(Required work): Repeat exactly the lines below that lie between the line with "buffer: 58 / 323" and the line with "No activity file", counting both of those lines as part of the answer.

»»

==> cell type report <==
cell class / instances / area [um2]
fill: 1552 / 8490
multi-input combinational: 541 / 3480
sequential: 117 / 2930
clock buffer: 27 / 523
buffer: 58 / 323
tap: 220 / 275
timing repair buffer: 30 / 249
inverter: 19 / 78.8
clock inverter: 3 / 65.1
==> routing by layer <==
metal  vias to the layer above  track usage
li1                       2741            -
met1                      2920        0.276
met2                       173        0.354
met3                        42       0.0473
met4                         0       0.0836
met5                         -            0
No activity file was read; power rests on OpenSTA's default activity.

««
»»

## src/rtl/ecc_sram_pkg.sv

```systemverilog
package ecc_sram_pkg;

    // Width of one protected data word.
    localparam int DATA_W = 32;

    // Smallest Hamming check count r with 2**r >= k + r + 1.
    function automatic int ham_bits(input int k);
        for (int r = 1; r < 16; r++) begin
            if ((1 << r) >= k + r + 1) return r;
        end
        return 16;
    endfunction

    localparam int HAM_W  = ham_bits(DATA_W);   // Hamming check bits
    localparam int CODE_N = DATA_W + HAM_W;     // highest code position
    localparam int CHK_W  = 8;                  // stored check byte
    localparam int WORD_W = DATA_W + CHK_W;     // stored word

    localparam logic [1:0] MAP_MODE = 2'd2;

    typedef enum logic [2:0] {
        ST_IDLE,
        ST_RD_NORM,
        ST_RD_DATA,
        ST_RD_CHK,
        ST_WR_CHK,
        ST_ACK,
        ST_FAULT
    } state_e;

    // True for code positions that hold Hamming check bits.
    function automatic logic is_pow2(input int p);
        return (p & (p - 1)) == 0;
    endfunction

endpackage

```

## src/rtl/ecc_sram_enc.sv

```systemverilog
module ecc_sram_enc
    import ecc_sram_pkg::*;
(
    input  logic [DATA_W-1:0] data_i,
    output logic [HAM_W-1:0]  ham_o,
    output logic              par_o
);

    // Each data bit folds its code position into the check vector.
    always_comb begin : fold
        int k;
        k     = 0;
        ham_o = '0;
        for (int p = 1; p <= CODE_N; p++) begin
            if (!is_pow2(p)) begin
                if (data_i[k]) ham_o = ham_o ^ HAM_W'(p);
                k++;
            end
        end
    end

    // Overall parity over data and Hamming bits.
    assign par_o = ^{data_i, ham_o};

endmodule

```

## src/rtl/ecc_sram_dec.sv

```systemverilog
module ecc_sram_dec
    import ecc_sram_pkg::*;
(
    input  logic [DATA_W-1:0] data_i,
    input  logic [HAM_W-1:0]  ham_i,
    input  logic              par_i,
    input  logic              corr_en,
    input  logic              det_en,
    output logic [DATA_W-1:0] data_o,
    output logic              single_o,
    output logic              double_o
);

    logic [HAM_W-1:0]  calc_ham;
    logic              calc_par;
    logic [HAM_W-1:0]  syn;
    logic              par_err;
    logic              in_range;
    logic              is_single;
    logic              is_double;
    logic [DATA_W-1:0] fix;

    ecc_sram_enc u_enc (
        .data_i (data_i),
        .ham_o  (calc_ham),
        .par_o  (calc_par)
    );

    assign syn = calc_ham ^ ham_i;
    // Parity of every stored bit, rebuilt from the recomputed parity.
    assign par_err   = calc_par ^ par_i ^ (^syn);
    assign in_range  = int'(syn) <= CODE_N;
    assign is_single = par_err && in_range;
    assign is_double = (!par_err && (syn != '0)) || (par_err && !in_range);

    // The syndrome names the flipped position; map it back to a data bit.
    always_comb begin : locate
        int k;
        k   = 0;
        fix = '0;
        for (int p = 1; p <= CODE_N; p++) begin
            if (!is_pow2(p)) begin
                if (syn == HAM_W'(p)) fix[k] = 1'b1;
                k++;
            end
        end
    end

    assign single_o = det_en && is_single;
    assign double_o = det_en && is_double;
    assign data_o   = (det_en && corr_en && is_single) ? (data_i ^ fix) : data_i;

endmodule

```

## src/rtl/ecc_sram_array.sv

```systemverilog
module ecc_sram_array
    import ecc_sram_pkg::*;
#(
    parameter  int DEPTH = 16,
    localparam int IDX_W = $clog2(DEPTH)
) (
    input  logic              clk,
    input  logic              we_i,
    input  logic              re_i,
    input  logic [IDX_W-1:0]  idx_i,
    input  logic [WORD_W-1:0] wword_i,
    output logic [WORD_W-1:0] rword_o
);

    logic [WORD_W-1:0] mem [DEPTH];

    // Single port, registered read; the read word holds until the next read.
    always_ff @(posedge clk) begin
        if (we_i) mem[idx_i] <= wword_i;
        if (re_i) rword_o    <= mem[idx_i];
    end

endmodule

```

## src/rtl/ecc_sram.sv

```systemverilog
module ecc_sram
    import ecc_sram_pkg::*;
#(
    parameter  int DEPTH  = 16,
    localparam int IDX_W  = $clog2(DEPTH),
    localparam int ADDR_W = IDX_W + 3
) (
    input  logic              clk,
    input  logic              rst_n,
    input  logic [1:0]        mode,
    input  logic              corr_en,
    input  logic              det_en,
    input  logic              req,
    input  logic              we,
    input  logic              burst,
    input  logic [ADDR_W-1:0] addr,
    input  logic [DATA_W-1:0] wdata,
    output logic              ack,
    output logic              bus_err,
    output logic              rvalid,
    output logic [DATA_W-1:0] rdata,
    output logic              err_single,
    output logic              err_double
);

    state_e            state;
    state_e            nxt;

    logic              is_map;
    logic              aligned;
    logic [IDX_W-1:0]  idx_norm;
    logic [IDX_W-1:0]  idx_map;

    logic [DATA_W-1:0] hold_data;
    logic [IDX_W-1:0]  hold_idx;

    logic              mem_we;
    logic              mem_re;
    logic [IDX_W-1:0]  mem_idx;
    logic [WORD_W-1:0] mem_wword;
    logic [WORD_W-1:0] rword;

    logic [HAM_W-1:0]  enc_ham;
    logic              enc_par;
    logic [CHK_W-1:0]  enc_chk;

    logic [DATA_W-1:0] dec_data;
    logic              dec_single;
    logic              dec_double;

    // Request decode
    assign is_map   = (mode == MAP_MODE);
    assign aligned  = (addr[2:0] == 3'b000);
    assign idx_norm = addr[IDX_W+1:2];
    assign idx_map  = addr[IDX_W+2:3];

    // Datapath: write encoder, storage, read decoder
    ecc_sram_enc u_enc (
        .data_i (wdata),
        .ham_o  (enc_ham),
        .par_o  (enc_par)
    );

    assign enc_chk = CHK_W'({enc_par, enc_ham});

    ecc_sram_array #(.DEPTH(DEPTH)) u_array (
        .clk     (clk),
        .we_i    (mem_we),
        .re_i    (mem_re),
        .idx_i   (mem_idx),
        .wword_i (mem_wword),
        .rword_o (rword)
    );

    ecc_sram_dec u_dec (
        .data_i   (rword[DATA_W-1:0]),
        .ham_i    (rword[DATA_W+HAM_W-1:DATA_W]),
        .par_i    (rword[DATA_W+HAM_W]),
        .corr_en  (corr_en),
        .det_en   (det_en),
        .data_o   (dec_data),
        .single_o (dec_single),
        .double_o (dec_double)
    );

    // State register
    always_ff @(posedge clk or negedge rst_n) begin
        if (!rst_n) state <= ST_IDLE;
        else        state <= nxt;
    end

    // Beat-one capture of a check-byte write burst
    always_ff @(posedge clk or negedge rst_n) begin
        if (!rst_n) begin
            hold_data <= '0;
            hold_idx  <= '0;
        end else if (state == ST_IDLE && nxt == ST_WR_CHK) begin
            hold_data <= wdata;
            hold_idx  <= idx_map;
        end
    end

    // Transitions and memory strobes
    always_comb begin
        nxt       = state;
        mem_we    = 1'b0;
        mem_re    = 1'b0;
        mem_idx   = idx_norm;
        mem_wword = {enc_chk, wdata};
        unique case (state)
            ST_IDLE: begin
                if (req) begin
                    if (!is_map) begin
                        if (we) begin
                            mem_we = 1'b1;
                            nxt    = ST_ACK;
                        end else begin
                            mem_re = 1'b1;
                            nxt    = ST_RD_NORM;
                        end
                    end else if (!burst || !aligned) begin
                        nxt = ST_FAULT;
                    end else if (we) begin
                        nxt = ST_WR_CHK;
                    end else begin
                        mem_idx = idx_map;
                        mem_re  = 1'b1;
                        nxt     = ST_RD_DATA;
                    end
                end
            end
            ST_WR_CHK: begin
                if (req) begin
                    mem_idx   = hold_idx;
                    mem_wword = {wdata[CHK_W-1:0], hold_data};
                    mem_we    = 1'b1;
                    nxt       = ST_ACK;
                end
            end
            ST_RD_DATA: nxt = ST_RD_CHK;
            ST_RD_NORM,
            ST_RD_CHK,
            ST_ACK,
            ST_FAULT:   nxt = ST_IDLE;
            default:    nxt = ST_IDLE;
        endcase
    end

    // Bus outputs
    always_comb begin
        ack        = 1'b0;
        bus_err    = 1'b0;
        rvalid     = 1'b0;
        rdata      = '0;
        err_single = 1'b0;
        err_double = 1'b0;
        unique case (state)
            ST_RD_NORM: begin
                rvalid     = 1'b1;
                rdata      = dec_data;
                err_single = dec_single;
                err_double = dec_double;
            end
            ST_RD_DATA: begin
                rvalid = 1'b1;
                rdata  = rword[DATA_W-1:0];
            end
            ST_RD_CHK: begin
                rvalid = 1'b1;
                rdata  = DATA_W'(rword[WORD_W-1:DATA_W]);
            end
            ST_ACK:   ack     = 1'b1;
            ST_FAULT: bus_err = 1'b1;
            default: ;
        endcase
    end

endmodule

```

««
»»

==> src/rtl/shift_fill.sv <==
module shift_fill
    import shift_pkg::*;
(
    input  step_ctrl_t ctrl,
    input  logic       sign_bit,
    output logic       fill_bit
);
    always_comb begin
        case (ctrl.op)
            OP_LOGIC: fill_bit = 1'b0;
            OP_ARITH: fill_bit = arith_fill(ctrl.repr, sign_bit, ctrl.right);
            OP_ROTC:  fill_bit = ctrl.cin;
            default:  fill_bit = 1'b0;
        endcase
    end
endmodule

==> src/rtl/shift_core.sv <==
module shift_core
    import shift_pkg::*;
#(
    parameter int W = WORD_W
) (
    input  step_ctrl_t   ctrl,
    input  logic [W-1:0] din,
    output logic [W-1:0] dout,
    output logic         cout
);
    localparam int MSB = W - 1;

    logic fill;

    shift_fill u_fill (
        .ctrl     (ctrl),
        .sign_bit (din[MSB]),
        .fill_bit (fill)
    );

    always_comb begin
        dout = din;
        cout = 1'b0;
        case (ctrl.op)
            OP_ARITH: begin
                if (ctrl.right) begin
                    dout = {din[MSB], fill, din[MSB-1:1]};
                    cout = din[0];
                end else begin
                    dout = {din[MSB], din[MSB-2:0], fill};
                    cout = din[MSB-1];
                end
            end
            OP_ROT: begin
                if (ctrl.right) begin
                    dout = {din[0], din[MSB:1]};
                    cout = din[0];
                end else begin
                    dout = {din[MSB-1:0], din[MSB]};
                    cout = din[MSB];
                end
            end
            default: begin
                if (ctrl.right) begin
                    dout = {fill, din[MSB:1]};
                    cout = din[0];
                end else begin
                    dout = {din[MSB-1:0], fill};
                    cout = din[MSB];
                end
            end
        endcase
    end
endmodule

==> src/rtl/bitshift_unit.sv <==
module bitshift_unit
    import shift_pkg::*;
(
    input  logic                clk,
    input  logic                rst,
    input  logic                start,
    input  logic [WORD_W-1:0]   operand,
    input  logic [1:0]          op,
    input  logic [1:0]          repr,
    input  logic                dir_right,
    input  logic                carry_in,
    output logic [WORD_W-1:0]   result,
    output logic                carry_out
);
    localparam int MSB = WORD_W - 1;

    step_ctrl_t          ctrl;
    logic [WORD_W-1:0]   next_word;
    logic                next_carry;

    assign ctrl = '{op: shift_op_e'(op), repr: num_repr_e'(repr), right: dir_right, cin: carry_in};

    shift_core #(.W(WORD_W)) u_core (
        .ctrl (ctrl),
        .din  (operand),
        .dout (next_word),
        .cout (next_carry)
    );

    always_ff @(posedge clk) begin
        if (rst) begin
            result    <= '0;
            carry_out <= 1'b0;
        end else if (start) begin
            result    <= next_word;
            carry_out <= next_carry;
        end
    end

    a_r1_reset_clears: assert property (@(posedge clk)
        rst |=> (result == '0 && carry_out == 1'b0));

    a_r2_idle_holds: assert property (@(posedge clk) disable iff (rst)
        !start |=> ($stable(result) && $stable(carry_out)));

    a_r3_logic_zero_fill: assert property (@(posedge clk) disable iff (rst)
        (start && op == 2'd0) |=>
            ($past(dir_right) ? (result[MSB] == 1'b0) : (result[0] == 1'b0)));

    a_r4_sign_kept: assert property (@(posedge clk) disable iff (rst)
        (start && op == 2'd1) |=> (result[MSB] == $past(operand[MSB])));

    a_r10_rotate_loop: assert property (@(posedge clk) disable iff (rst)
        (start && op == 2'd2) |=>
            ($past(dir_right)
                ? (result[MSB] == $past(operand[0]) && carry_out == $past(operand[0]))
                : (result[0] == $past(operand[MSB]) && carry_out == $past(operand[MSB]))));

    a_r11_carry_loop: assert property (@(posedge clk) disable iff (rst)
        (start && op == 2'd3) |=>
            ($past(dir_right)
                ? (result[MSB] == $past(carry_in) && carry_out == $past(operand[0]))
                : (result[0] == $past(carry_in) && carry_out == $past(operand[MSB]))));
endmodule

««

(Reply to the task):
buffer: 58 / 323
tap: 220 / 275
timing repair buffer: 30 / 249
inverter: 19 / 78.8
clock inverter: 3 / 65.1
==> routing by layer <==
metal  vias to the layer above  track usage
li1                       2741            -
met1                      2920        0.276
met2                       173        0.354
met3                        42       0.0473
met4                         0       0.0836
met5                         -            0
No activity file was read; power rests on OpenSTA's default activity.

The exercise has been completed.